Dans l’Extrême-Nord du Cameroun, la communauté Moundang, l’une des plus influentes du département du Mayo-Kani, traverse une période de fortes tensions internes. Alors que le pays se prépare aux échéances électorales à venir, des luttes de pouvoir émergent parmi les élites locales, qui cherchent à peser sur le maillage politique national. Ces batailles se déroulent souvent à travers des associations et des coalitions, chacune cherchant à garantir son influence et sa place dans le système politique central.
Les enjeux sont considérables pour les Moundang, une communauté stratégique pour le régime du président Paul Biya, qui veille de près à la stabilité de cette région clé. Bien que le gouvernement central soit souvent perçu comme distant de ces réalités locales, l’Extrême-Nord reste sous surveillance constante, notamment en raison de son importance géopolitique et de son rôle dans l’équilibre régional.
Les rivalités au sein de la communauté Moundang ne se limitent pas à des questions de pouvoir local, mais s’intègrent dans le contexte plus large de la politique nationale. La capacité des Moundang à s’affirmer comme acteurs majeurs au sein du système de gouvernance camerounais est un enjeu pour le régime de Biya, qui cherche à maintenir un contrôle sur les dynamiques politiques au niveau local tout en se préparant pour les prochaines élections.
Ces luttes internes mettent également en lumière la fracture qui existe au sein de la communauté, partagée entre ceux qui souhaitent s’allier au pouvoir central pour en tirer des avantages et ceux qui préfèrent adopter une posture plus autonome ou contestataire. Ces tensions sont exacerbées par les défis socio-économiques auxquels la région fait face, notamment le chômage, la pauvreté et les problèmes d’infrastructures, qui nourrissent un sentiment de frustration parmi la population locale.

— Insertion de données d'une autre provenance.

[src/rtl/fifo_pkg.sv]
// fifo_pkg: constants and pointer-code helpers shared by the write-side and
// read-side controllers of the asynchronous FIFO.
//   FIFO_ADDR_WIDTH : default address width (depth = 2**FIFO_ADDR_WIDTH)
//   FIFO_PTR_W      : pointer width, one extra wrap bit over the address
//   FIFO_DEPTH      : number of storage entries
//   bin2gray/gray2bin operate on a wide container; callers zero-extend their
//   pointer into it and truncate the result, which is exact for both codes
//   because the extra high bits are zero.
package fifo_pkg;

  localparam int unsigned FIFO_ADDR_WIDTH = 3;
  localparam int unsigned FIFO_PTR_W      = FIFO_ADDR_WIDTH + 1;
  localparam int unsigned FIFO_DEPTH      = 2 ** FIFO_ADDR_WIDTH;
  localparam int unsigned FIFO_CONV_W     = 32;

  typedef logic [FIFO_CONV_W-1:0] fifo_conv_t;

  function automatic fifo_conv_t bin2gray(input fifo_conv_t i_bin);
    return i_bin ^ (i_bin >> 1);
  endfunction

  // Each binary bit is the XOR of all Gray bits at or above it.
  function automatic fifo_conv_t gray2bin(input fifo_conv_t i_gray);
    fifo_conv_t r_bin;
    r_bin = '0;
    for (int i = 0; i < FIFO_CONV_W; i++) begin
      r_bin[i] = ^(i_gray >> i);
    end
    return r_bin;
  endfunction

endpackage

[src/rtl/gray2bin_conv.sv]
// gray2bin_conv: combinational Gray-to-binary converter (XOR prefix from MSB).
// Shared by the write-full and read-empty controllers.
// Ports:
//   i_gray [WIDTH-1:0] : Gray-coded input
//   o_bin  [WIDTH-1:0] : binary equivalent
module gray2bin_conv #(
  parameter int unsigned WIDTH = 4
) (
  input  logic [WIDTH-1:0] i_gray,
  output logic [WIDTH-1:0] o_bin
);

  always_comb begin
    o_bin = '0;
    for (int i = 0; i < WIDTH; i++) begin
      o_bin[i] = ^(i_gray >> i);
    end
  end

endmodule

Dans ce contexte, la communauté Moundang semble prise au piège entre la nécessité de jouer le jeu politique pour obtenir des ressources et la réalité des divisions internes qui fragilisent son unité. L’issue de cette lutte pourrait avoir des répercussions importantes sur l’équilibre du pouvoir dans la région de l’Extrême-Nord, et potentiellement au-delà, dans le cadre des futures élections.